▶ _Work instruction_: Whenever a line in the records below holds the string "family", copy it out.

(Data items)
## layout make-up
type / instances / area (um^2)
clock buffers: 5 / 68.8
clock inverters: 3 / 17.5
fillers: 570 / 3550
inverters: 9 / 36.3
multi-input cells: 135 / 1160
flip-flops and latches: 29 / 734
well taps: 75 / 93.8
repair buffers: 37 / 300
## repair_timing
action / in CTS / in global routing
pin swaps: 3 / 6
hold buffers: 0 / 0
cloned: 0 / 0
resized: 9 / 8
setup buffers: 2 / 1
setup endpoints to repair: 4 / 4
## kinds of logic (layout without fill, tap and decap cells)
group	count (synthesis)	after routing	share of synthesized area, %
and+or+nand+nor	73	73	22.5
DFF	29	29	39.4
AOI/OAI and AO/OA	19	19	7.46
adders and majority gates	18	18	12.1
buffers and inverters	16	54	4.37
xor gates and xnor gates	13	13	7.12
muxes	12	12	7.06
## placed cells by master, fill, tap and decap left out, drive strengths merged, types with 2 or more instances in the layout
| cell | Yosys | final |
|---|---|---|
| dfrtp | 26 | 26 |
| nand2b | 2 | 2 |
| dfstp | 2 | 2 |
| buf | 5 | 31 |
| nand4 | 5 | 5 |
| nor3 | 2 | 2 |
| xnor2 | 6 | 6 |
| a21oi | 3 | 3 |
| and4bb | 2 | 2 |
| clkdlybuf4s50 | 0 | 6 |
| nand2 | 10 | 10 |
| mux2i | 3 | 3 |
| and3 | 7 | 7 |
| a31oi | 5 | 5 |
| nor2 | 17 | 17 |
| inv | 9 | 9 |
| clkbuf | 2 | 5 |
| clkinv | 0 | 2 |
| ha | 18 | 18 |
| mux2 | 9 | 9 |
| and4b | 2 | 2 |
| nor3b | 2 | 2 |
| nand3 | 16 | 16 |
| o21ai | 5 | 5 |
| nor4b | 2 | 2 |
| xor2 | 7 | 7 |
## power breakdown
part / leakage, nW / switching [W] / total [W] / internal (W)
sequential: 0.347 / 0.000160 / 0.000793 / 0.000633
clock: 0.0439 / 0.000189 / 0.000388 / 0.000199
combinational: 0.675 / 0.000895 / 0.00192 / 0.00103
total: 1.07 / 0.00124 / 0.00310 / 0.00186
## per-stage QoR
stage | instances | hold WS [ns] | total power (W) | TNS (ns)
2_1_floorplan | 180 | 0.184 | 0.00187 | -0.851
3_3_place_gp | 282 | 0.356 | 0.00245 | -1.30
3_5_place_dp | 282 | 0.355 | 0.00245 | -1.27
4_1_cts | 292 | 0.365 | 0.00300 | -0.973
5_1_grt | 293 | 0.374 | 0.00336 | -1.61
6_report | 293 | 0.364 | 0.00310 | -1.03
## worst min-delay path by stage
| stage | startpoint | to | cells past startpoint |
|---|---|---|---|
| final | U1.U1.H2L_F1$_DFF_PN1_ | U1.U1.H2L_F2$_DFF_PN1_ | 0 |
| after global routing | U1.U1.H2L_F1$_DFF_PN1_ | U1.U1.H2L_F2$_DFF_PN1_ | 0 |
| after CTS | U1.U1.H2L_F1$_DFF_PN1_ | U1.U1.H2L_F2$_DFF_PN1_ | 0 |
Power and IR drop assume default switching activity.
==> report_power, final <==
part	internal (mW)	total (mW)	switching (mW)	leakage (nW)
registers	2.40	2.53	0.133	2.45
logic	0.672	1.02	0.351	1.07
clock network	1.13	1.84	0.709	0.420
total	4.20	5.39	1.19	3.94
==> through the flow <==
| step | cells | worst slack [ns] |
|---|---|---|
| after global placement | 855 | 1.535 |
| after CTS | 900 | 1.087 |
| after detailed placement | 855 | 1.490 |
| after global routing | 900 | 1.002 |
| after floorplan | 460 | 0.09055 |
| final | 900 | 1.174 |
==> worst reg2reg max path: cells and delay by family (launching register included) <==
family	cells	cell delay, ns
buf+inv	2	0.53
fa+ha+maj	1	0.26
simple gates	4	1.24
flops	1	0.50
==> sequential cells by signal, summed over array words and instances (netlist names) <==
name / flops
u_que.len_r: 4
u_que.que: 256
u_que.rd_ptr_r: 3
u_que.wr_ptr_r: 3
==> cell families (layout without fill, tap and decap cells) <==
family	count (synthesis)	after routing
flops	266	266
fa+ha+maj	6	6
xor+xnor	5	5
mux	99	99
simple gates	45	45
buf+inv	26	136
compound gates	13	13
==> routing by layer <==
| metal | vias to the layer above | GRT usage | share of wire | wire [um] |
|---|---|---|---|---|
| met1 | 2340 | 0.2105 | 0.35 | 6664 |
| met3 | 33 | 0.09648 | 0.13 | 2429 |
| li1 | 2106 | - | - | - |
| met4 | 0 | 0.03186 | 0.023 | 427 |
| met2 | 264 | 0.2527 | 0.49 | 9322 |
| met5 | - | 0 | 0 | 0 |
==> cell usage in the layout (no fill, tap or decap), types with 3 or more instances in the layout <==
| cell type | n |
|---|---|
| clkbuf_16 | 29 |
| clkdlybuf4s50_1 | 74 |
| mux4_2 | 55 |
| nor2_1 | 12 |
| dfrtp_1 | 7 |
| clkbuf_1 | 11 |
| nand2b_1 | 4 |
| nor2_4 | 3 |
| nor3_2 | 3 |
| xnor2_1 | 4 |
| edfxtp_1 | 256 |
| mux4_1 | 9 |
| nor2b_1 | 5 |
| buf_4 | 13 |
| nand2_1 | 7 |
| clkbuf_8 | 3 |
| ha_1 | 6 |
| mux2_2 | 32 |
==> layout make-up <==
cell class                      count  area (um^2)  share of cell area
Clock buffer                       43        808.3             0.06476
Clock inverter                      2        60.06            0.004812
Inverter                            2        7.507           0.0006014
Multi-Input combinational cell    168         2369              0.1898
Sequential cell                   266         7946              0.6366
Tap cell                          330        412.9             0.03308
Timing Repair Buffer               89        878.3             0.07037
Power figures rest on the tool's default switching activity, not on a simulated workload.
`/design/flow/run.sh`:
```
#!/bin/bash
# OpenROAD 26Q1-2900-gdf79404cd8, Yosys 0.63+post, stock flow scripts
make -C /OpenROAD-flow-scripts/flow DESIGN_CONFIG=/design/flow/config.mk WORK_HOME=/design/flow/orfs finish
```
`/design/flow/config.mk`:
```
export PLATFORM = sky130hd
export DESIGN_NAME = mul
export DESIGN_NICKNAME = mul
export VERILOG_FILES = /design/flow/design.v
export SDC_FILE = /design/flow/constraint.sdc
export NUM_CORES = 4
export LEC_CHECK = 1
export CORE_UTILIZATION = 50
```
`/design/flow/constraint.sdc`:
```
current_design mul

set clk_period 24.1
set clk_io_pct 0.2

create_clock -name clk0 -period $clk_period

set non_clock_inputs [all_inputs -no_clocks]
set_input_delay [expr $clk_period * $clk_io_pct] -clock clk0 $non_clock_inputs
set_output_delay [expr $clk_period * $clk_io_pct] -clock clk0 [all_outputs]
```
`/design/flow/design.v`:
```
module csa_dadda(A, B, Cin, Y, Cout);
    input A, B, Cin;
    output Y, Cout;
    wire x;
    assign Y=A^B^Cin;
    assign Cout=(A&B)|(B&Cin)|(Cin &A);
endmodule
module HA(
    input a,      
    input b,      
    output Sum,   
    output Cout   
);
    assign Sum = a ^ b;
    assign Cout = a & b;
endmodule
module mul (
    input [15:0] a,
    input [15:0] b,
    output [31:0] p
);
    wire [7:0] PP1A, PP1B, PP2A, PP2B, PP3A, PP3B, PP4A, PP4B;
    wire [31:0] partial_sum1, partial_sum2, partial_sum3;
    wire s1, s2;
    Dadda_8bit Mult1 (.A(a[7:0]), .B(b[7:0]), .y({PP1B, PP1A}));
    Dadda_8bit Mult2 (.A(a[15:8]), .B(b[7:0]), .y({PP2B, PP2A}));
    Dadda_8bit Mult3 (.A(a[7:0]), .B(b[15:8]), .y({PP3B, PP3A}));
    Dadda_8bit Mult4 (.A(a[15:8]), .B(b[15:8]), .y({PP4B, PP4A}));
    assign partial_sum1 = {PP1B, PP1A} + {PP2B, PP2A};
    assign partial_sum2 = partial_sum1 + {PP3B, PP3A};
    assign partial_sum3 = partial_sum2 + {PP4B, PP4A};
    assign p[7:0] = PP1A;
    assign {s2, p[15:8]} = PP1B + PP2A + PP3A;
    assign {s1, p[23:16]} = PP4A + PP2B + PP3B + s2;
    assign p[31:24] = PP4B + s1;
endmodule
module Dadda_8bit (
    input [7:0] A,
    input [7:0] B,
    output wire [15:0] y
);
    wire gen_pp [0:7][7:0];
    wire [0:5] s1, c1;
    wire [0:13] s2, c2;
    wire [0:9] s3, c3;
    wire [0:11] s4, c4;
    wire [0:13] s5, c5;
    genvar i, j;
    for (i = 0; i < 8; i = i + 1) begin
        for (j = 0; j < 8; j = j + 1) begin
            assign gen_pp[i][j] = A[j] & B[i];
        end
    end
    HA h1(.a(gen_pp[6][0]), .b(gen_pp[5][1]), .Sum(s1[0]), .Cout(c1[0]));
    HA h2(.a(gen_pp[4][3]), .b(gen_pp[3][4]), .Sum(s1[2]), .Cout(c1[2]));
    HA h3(.a(gen_pp[4][4]), .b(gen_pp[3][5]), .Sum(s1[4]), .Cout(c1[4]));
    csa_dadda c11(.A(gen_pp[7][0]), .B(gen_pp[6][1]), .Cin(gen_pp[5][2]), .Y(s1[1]), .Cout(c1[1]));
    csa_dadda c12(.A(gen_pp[7][1]), .B(gen_pp[6][2]), .Cin(gen_pp[5][3]), .Y(s1[3]), .Cout(c1[3]));    
    csa_dadda c13(.A(gen_pp[7][2]), .B(gen_pp[6][3]), .Cin(gen_pp[5][4]), .Y(s1[5]), .Cout(c1[5]));
    HA h4(.a(gen_pp[4][0]), .b(gen_pp[3][1]), .Sum(s2[0]), .Cout(c2[0]));
    HA h5(.a(gen_pp[2][3]), .b(gen_pp[1][4]), .Sum(s2[2]), .Cout(c2[2]));
    csa_dadda c21(.A(gen_pp[5][0]), .B(gen_pp[4][1]), .Cin(gen_pp[3][2]), .Y(s2[1]), .Cout(c2[1]));
    csa_dadda c22(.A(s1[0]), .B(gen_pp[4][2]), .Cin(gen_pp[3][3]), .Y(s2[3]), .Cout(c2[3]));
    csa_dadda c23(.A(gen_pp[2][4]), .B(gen_pp[1][5]), .Cin(gen_pp[0][6]), .Y(s2[4]), .Cout(c2[4]));
    csa_dadda c24(.A(s1[1]), .B(s1[2]), .Cin(c1[0]), .Y(s2[5]), .Cout(c2[5]));
    csa_dadda c25(.A(gen_pp[2][5]), .B(gen_pp[1][6]), .Cin(gen_pp[0][7]), .Y(s2[6]), .Cout(c2[6]));
    csa_dadda c26(.A(s1[3]), .B(s1[4]), .Cin(c1[1]), .Y(s2[7]), .Cout(c2[7]));
    csa_dadda c27(.A(c1[2]), .B(gen_pp[2][6]), .Cin(gen_pp[1][7]), .Y(s2[8]), .Cout(c2[8]));
    csa_dadda c28(.A(s1[5]), .B(c1[3]), .Cin(c1[4]), .Y(s2[9]), .Cout(c2[9]));
    csa_dadda c29(.A(gen_pp[4][5]), .B(gen_pp[3][6]), .Cin(gen_pp[2][7]), .Y(s2[10]), .Cout(c2[10]));
    csa_dadda c210(.A(gen_pp[7][3]), .B(c1[5]), .Cin(gen_pp[6][4]), .Y(s2[11]), .Cout(c2[11]));
    csa_dadda c211(.A(gen_pp[5][5]), .B(gen_pp[4][6]), .Cin(gen_pp[3][7]), .Y(s2[12]), .Cout(c2[12]));
    csa_dadda c212(.A(gen_pp[7][4]), .B(gen_pp[6][5]), .Cin(gen_pp[5][6]), .Y(s2[13]), .Cout(c2[13]));
    HA h6(.a(gen_pp[3][0]), .b(gen_pp[2][1]), .Sum(s3[0]), .Cout(c3[0]));
    csa_dadda c31(.A(s2[0]), .B(gen_pp[2][2]), .Cin(gen_pp[1][3]), .Y(s3[1]), .Cout(c3[1]));
    csa_dadda c32(.A(s2[1]), .B(s2[2]), .Cin(c2[0]), .Y(s3[2]), .Cout(c3[2]));
    csa_dadda c33(.A(c2[1]), .B(c2[2]), .Cin(s2[3]), .Y(s3[3]), .Cout(c3[3]));
    csa_dadda c34(.A(c2[3]), .B(c2[4]), .Cin(s2[5]), .Y(s3[4]), .Cout(c3[4]));
    csa_dadda c35(.A(c2[5]), .B(c2[6]), .Cin(s2[7]), .Y(s3[5]), .Cout(c3[5]));
    csa_dadda c36(.A(c2[7]), .B(c2[8]), .Cin(s2[9]), .Y(s3[6]), .Cout(c3[6]));
    csa_dadda c37(.A(c2[9]), .B(c2[10]), .Cin(s2[11]), .Y(s3[7]), .Cout(c3[7]));
    csa_dadda c38(.A(c2[11]), .B(c2[12]), .Cin(s2[13]), .Y(s3[8]), .Cout(c3[8]));
    csa_dadda c39(.A(c2[13]), .B(gen_pp[7][5]), .Cin(gen_pp[6][6]), .Y(s3[9]), .Cout(c3[9]));
    HA h7(.a(gen_pp[2][0]), .b(gen_pp[1][1]), .Sum(s4[0]), .Cout(c4[0]));
    HA h8(.a(s3[0]), .b(gen_pp[1][2]), .Sum(s4[1]), .Cout(c4[1]));
    csa_dadda c41(.A(c3[0]), .B(s3[1]), .Cin(c4[0]), .Y(s4[2]), .Cout(c4[2]));
    csa_dadda c42(.A(c3[1]), .B(s3[2]), .Cin(c4[1]), .Y(s4[3]), .Cout(c4[3]));
    csa_dadda c43(.A(c3[2]), .B(s3[3]), .Cin(c4[2]), .Y(s4[4]), .Cout(c4[4]));
    csa_dadda c44(.A(c3[3]), .B(s3[4]), .Cin(c4[3]), .Y(s4[5]), .Cout(c4[5]));
    csa_dadda c45(.A(c3[4]), .B(s3[5]), .Cin(c4[4]), .Y(s4[6]), .Cout(c4[6]));
    csa_dadda c46(.A(c3[5]), .B(s3[6]), .Cin(c4[5]), .Y(s4[7]), .Cout(c4[7]));
    csa_dadda c47(.A(c3[6]), .B(s3[7]), .Cin(c4[6]), .Y(s4[8]), .Cout(c4[8]));
    csa_dadda c48(.A(c3[7]), .B(s3[8]), .Cin(c4[7]), .Y(s4[9]), .Cout(c4[9]));
    csa_dadda c49(.A(c3[8]), .B(s3[9]), .Cin(c4[8]), .Y(s4[10]), .Cout(c4[10]));
    csa_dadda c410(.A(c3[9]), .B(gen_pp[5][7]), .Cin(gen_pp[4][7]), .Y(s4[11]), .Cout(c4[11]));
    HA h9(.a(gen_pp[1][0]), .b(gen_pp[0][1]), .Sum(s5[0]), .Cout(c5[0]));
    csa_dadda c51(.A(s4[0]), .B(gen_pp[0][2]), .Cin(c5[0]), .Y(s5[1]), .Cout(c5[1]));
    csa_dadda c52(.A(c4[1]), .B(s4[2]), .Cin(c5[1]), .Y(s5[2]), .Cout(c5[2]));
    csa_dadda c53(.A(c4[2]), .B(s4[3]), .Cin(c5[2]), .Y(s5[3]), .Cout(c5[3]));
    csa_dadda c54(.A(c4[3]), .B(s4[4]), .Cin(c5[3]), .Y(s5[4]), .Cout(c5[4]));
    csa_dadda c55(.A(c4[4]), .B(s4[5]), .Cin(c5[4]), .Y(s5[5]), .Cout(c5[5]));
    csa_dadda c56(.A(c4[5]), .B(s4[6]), .Cin(c5[5]), .Y(s5[6]), .Cout(c5[6]));
    csa_dadda c57(.A(c4[6]), .B(s4[7]), .Cin(c5[6]), .Y(s5[7]), .Cout(c5[7]));
    csa_dadda c58(.A(c4[7]), .B(s4[8]), .Cin(c5[7]), .Y(s5[8]), .Cout(c5[8]));
    csa_dadda c59(.A(c4[8]), .B(s4[9]), .Cin(c5[8]), .Y(s5[9]), .Cout(c5[9]));
    csa_dadda c510(.A(c4[9]), .B(s4[10]), .Cin(c5[9]), .Y(s5[10]), .Cout(c5[10]));
    csa_dadda c511(.A(c4[10]), .B(s4[11]), .Cin(c5[10]), .Y(s5[11]), .Cout(c5[11]));
    csa_dadda c512(.A(c4[11]), .B(gen_pp[3][7]), .Cin(gen_pp[2][7]), .Y(s5[12]), .Cout(c5[12]));
    csa_dadda c513(.A(gen_pp[7][6]), .B(gen_pp[6][7]), .Cin(gen_pp[5][7]), .Y(s5[13]), .Cout(c5[13]));
    assign y[0] = gen_pp[0][0];
    assign y[1] = s5[0];
    assign y[2] = s5[1];
    assign y[3] = s5[2];
    assign y[4] = s5[3];
    assign y[5] = s5[4];
    assign y[6] = s5[5];
    assign y[7] = s5[6];
    assign y[8] = s5[7];
    assign y[9] = s5[8];
    assign y[10] = s5[9];
    assign y[11] = s5[10];
    assign y[12] = s5[11];
    assign y[13] = s5[12];
    assign y[14] = s5[13];
    assign y[15] = c5[13];
endmodule
```
==> run summary <==
yosys + openroad results -> Register Area=0 sq um, flop count=0, drt wl/cell=14.4 um, peak supply drop=0.148 mV, Post-Syn Area=7400 sq um, post-layout period usage=84.6%, CP startpoint kind=input port, Final min period=20.38 ns, via count=5379, DRC Markers=0, Port Buf Inserts=64, Core Region=14500 sq um, leak pwr=4.05 nW, Max Fanout on Critical Path=17, Synth Instances=863, slew margin rel.=51.7%, Post-CTS Resized=0, Crit. End Element=output pin, number of routed nets with antenna violations=0, Comb area=6280 sq um, slowest CP cell=clkdlybuf4s50_1, # setup viols final=0, Power Dens Cells=148 nW/um^2, status=finished clean, non-filler cells, final=1075, Die X=124 um, hpwl dp=12900 um, Yosys Warn Count=1, setup TNS=0 ns, Chip Area, Yosys=7400 sq um, max-slew violations=0, RSZ-0062 raised after global routing=no, CP dominant cell by count=fa_1, yosys cell count=863, proportion of layout cells with a drive suffix above 1=2.02%, sequential share of the synthesized area=0%, I/O pins=64, GRT Total Usage=24.5%, largest net degree at the start of global routing=22, # rows=44, type of the tightest min-delay check=in -> out, worst hold start=a[0], final core utilization=56.3%, Final Wtd Congestion=0.859, arrival time worst endpoint=15.56 ns, Design Area, Final=8150 sq um, CTS Hold Buffers Added=0, hold depth=3, Total Wirelength=15500 um, number of DRC markers in iteration 0=169, Final Hold Fails=0, DRT Pass-1 Iters=6, number of OpenROAD warnings=32, die area=15300 sq um, Worst Hold End=p[0], antenna cell count=0, fmax=0.0491 GHz, most numerous logic cells after layout=inv_1, fa_1, and2_1, dominant logic cell type in the layout=inv_1, Req. time, crit path=19.28 ns, area grow syn2layout=10.1%, vias in the first global route=5866, Placement Cell Area=8150 sq um, synth unique cells=40, gr ovfl total=0, vias per cell=5.00, first-pass GRT wire length=27100 um, crit path kind=in -> out, Fill cells=1280, initial antenna violation count=0, Slew @ Worst Pin=0.723 ns, Mean Syn Cell Area=8.58 sq um, Core Density at Floorplan=51.1%, CLK BUF=0, # Post-CTS Setup Buffers=0, Placed Instances=1075, delay of the slowest critical-path stage=0.71 ns, DIE HEIGHT=124 um, max cap viols=0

▶ _Problem solution_:
==> worst reg2reg max path: cells and delay by family (launching register included) <==
family	cells	cell delay, ns
family	count (synthesis)	after routing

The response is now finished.